FOR THOSE CONSCIOUS OF THEIR SPIRITUAL NEED!

by Bill Parker 18 Replies latest jw friends

  • Bill Parker
    Bill Parker

    FOR THOSE CONSCIOUS OF THEIR SPIRITUAL NEED!

    Wednesday, November 28, 2001

    I can remember that prior to my study of the Bible I never gave a thought to my conduct and actions. That was a concern far from my thoughts. It never even crossed my mind.

    I must admit too, looking back on my life that my conduct and actions hurt many people. My own Mother told me one day: “Bill do you know how awful you are?” At the time I did not give that statement much thought. But those words were burned into my memory to later come back and haunt me.

    As my study of the Bible progressed I really began to get a first hand look at myself and I began to become very troubled about what I had been like in the past.

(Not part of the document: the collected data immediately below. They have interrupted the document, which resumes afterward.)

This design comes from an exercise in tuning for small area and a short achievable clock period on the open sky130 flow, not from production work.
In this exercise RTL edits were held to simulation tests only and were not proved equivalent to the original.
Power is estimated from default activity; no workload was simulated.

## main
Design xgmii_rx_stats_top, start of the top module:
module xgmii_rx_stats_top (
    input  logic          sys_clk,
    input  logic          sys_rst,
    input  logic [255:0]  xgmii_rxd,
    input  logic [31:0]   xgmii_rxc,
    input  logic          clear,
    output logic          sec_tick,
    output logic [63:0]   rx_pps,
    output logic [63:0]   rx_throughput,
    output logic [63:0]   rx_errors
);
Size: about 3200 cells after synthesis, roughly 430 flip-flops, ~27000 sq um of cells after synthesis.
export LEC_CHECK = 0
export CAP_MARGIN = 20
export CORE_MARGIN = 2
export CORE_UTILIZATION = 40
export CTS_CLUSTER_DIAMETER = 100
export CTS_CLUSTER_SIZE = 24
export SLEW_MARGIN = 20
create_clock -name core_clock -period 20.0 [get_ports {sys_clk}]
standard.sh (not shown) runs the stock make flow with config.mk's settings and CLKGATE_MAP_FILE= SYNTH_SCRIPT=/design/flow/synth_recipe.tcl, a recipe that flattens the netlist after the stock synthesis.
==> flow/flow/run.sh <==
#!/bin/bash
# The standard layout (standard.sh) with these changes:
#  - synthesis: the standard script (synth_recipe.tcl) with ABC run on
#    flow/map.abc instead of ORFS's speed script, and adders left to ABC
#    (no full-adder cell mapping); registers are mapped exactly as before;
#  - port buffers are plain buf_1 cells;
#  - timing repair aims SETUP_SLACK_MARGIN ns beyond the constraint.
set -euo pipefail
here=$(pwd)
export MY_ABC_SCRIPT=$here/flow/map.abc
export ADDER_MAP_FILE=
export BUFFER_PORTS_ARGS="-buffer_cell sky130_fd_sc_hd__buf_1"
export SETUP_SLACK_MARGIN=${SETUP_SLACK_MARGIN:-12}
sed "s#SYNTH_SCRIPT=[^ ]*#SYNTH_SCRIPT=$here/flow/synth.tcl#" standard.sh > standard_own.sh
grep -q "SYNTH_SCRIPT=$here/flow/synth.tcl" standard_own.sh
bash standard_own.sh > flow_make.log 2>&1
==> flow/flow/map.abc <==
strash
&get -n
&syn2
&dch -f
&nf
&put
buffer -c
upsize -c
dnsize -c
==> flow/flow/synth.tcl <==
proc synth {args} { yosys synth -nofsm -noshare {*}$args }
proc abc {args} {
  set i [lsearch -exact $args -script]
  if { $i >= 0 && [info exists ::env(MY_ABC_SCRIPT)] && $::env(MY_ABC_SCRIPT) ne "" } {
    lset args [expr { $i + 1 }] $::env(MY_ABC_SCRIPT)
  }
  yosys abc {*}$args
}
source $::env(SCRIPTS_DIR)/synth.tcl
# left out here: clear keep_hierarchy, flatten, clean up, hide names made inside functions, write 1_2_yosys.v
The final layout from main, which completed every stage, passed the timing, design-rule and antenna checks at the end of the flow.
Setup changes, main to the feature branch
--- a/flow/config.mk
+++ b/flow/config.mk
@@ -9,5 +9,6 @@
 export CORE_MARGIN = 2
 export CORE_UTILIZATION = 40
-export CTS_CLUSTER_DIAMETER = 100
-export CTS_CLUSTER_SIZE = 24
+export CTS_BUF_LIST = sky130_fd_sc_hd__clkbuf_8
+export CTS_CLUSTER_DIAMETER = 80
+export CTS_CLUSTER_SIZE = 16
 export SLEW_MARGIN = 20
Results
- Summary of the feature branch over main: slew at the pin closest to its max-slew limit grew by 3.1 ps; via count shrank by 102.
- The cell with the biggest individual delay on the critical path comes out sky130_fd_sc_hd__a2111oi_4 in one run and sky130_fd_sc_hd__or4b_1 in the other, namely in the feature branch and main respectively.
- Looking at main and the feature branch, the detailed-route wire length on metal 1 is a wash.

== job 8242 ==
xgmii_rx_stats_top, a different RTL version from the one above (not shown whole).
Size in the first run: ~3300 cells after synthesis, ~430 flip-flops, about 480 I/O pins, roughly 27000 sq um of cells after synthesis.
==> flow/config.mk <==
export PLATFORM = sky130hd
export DESIGN_NAME = xgmii_rx_stats_top
export DESIGN_NICKNAME = xgmii_rx_stats_top
export VERILOG_FILES = /design/flow/design.v
export SDC_FILE = /design/flow/constraint.sdc
export NUM_CORES = 4
export LEC_CHECK = 0
export CAP_MARGIN = 20
export CORE_MARGIN = 2
export CORE_UTILIZATION = 40
export CTS_CLUSTER_DIAMETER = 100
export CTS_CLUSTER_SIZE = 24
export SLEW_MARGIN = 20
==> flow/constraint.sdc <==
create_clock -name core_clock -period 20.0 [get_ports {sys_clk}]
set_input_delay 4.0000 -clock core_clock [delete_from_list [all_inputs] [get_ports {sys_clk}]]
set_output_delay 4.0000 -clock core_clock [all_outputs]
set_load 0.01 [all_outputs]
==> flow/flow/run.sh <==
#!/bin/bash
# The standard layout (standard.sh) with these changes:
#  - synthesis: the standard script (synth_recipe.tcl) with ABC run on
#    flow/map.abc instead of ORFS's speed script, and adders left to ABC
#    (no full-adder cell mapping); registers are mapped exactly as before;
#  - port buffers are plain buf_1 cells;
#  - timing repair aims SETUP_SLACK_MARGIN ns beyond the constraint.
set -euo pipefail
here=$(pwd)
export MY_ABC_SCRIPT=$here/flow/map.abc
export ADDER_MAP_FILE=
export BUFFER_PORTS_ARGS="-buffer_cell sky130_fd_sc_hd__buf_1"
export REMOVE_ABC_BUFFERS=1
export SETUP_SLACK_MARGIN=${SETUP_SLACK_MARGIN:-12}
sed "s#SYNTH_SCRIPT=[^ ]*#SYNTH_SCRIPT=$here/flow/synth.tcl#" standard.sh > standard_own.sh
grep -q "SYNTH_SCRIPT=$here/flow/synth.tcl" standard_own.sh
bash standard_own.sh > flow_make.log 2>&1
Scripts as last shown in full above: flow/flow/map.abc, flow/flow/synth.tcl
Job 8242: flow completed, timing, DRC and antenna clean
Inputs modified between job 8242 and job 3731:
--- a/flow/flow/run.sh
+++ b/flow/flow/run.sh
@@ -13,2 +13 @@
-export REMOVE_ABC_BUFFERS=1
-export SETUP_SLACK_MARGIN=${SETUP_SLACK_MARGIN:-12}
+export SETUP_SLACK_MARGIN=${SETUP_SLACK_MARGIN:-11.75}
Results
[job 3731] growth of design area from synthesis to finish fell 1.4 points relative to job 8242
On register-to-register slack, job 8242 beats job 3731.
For the share of total power in the clock network, job 3731 came in 2.1 points higher than job 8242 did.
Reported for job 3731 and job 8242, sum of negative setup slack turned out identical to the last digit.
Job 3731: multi-input logic portion of the cell area lower than job 8242
Job 3731 vs job 8242, utilization after layout went down by 0.56 points.
Sequential cell area share is higher on job 3731
#### Input delta (job 7920 over job 3731)
--- a/flow/flow/run.sh
+++ b/flow/flow/run.sh
@@ -13 +13 @@
-export SETUP_SLACK_MARGIN=${SETUP_SLACK_MARGIN:-11.75}
+export SETUP_SLACK_MARGIN=${SETUP_SLACK_MARGIN:-12}
==> flow/flow/map.abc <==
strash
&get -n
&syn2
&dch -f
&nf
&put
### Flow results
Job 7920 reached the final stage; the timing, design-rule and antenna checks on its layout passed. Relative to job 3731, combinational cell fraction of total power increased by 2.0 points in job 7920. Die width for job 7920 is lower than for job 3731. Job 7920 against job 3731: number of signal-net buffers in the layout up 27, total routed wire length on the met1 layer fell about 6.4%. For number of fill cells in the layout, dividing the value from job 3731 by the value from job 7920 gives 1.06. Looking at netlist area before placement, job 7920 sits 940 sq um lower than job 3731 does. Job 7920 vs. job 3731: final worst-path setup slack went up; wire length went down; die area went down. Relative to job 3731, number of antenna diodes has decreased by 1 in job 7920.
Inputs modified between job 7920 and job 2977:
--- a/flow/flow/map.abc
+++ b/flow/flow/map.abc
@@ -6,0 +7,3 @@
+buffer -c
+upsize -c
+dnsize -c
--- a/flow/config.mk
+++ b/flow/config.mk
@@ -11,2 +11,2 @@
-export CTS_CLUSTER_DIAMETER = 100
-export CTS_CLUSTER_SIZE = 24
+export CTS_CLUSTER_DIAMETER = 120
+export CTS_CLUSTER_SIZE = 30
Findings:
Relative to job 7920, number of buffers inserted to repair setup after CTS has decreased by 20 in job 2977. Comparing job 7920 and job 2977, total power is lower on job 2977. On relative contribution of the clock network to total power, the higher figure sits with job 7920, not job 2977. Final cell count of job 2977 is on par with job 7920. The static leakage of job 2977 is higher than that of job 7920. STATUS routed via count: job 2977 wins against job 7920. Diff job 7920 -> job 2977 | cell area | down slightly. Compared with job 7920, in job 2977 total standard cell area after synthesis picked up an extra 3.6%; die area up about 3.5%. The first-pass GRT wire length reported for job 2977 is greater than that of job 7920 by about 1.9%.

Like a continuous movie, events of my life would keep flashing into my mind and my Mothers words that were etched into my mind would keep repeating themselves. “Bill do you know how awful you are?”

    As I continued with my study my life instead of getting better was becoming even more intolerable. As my knowledge increased so did my anxiety because of my awareness now of just how sinful I had been, and was even now. The fact that I seemed to have a certain propensity to sinning even though I now knew it was displeasing to Jehovah was what was most troubling of all.

    I cannot remember leaving a meeting feeling good about myself. The meetings always seemed to tear me down rather than build me up. At many of the big assemblies I would leave just to sit in my car because of hearing things that would even more deeply trouble me.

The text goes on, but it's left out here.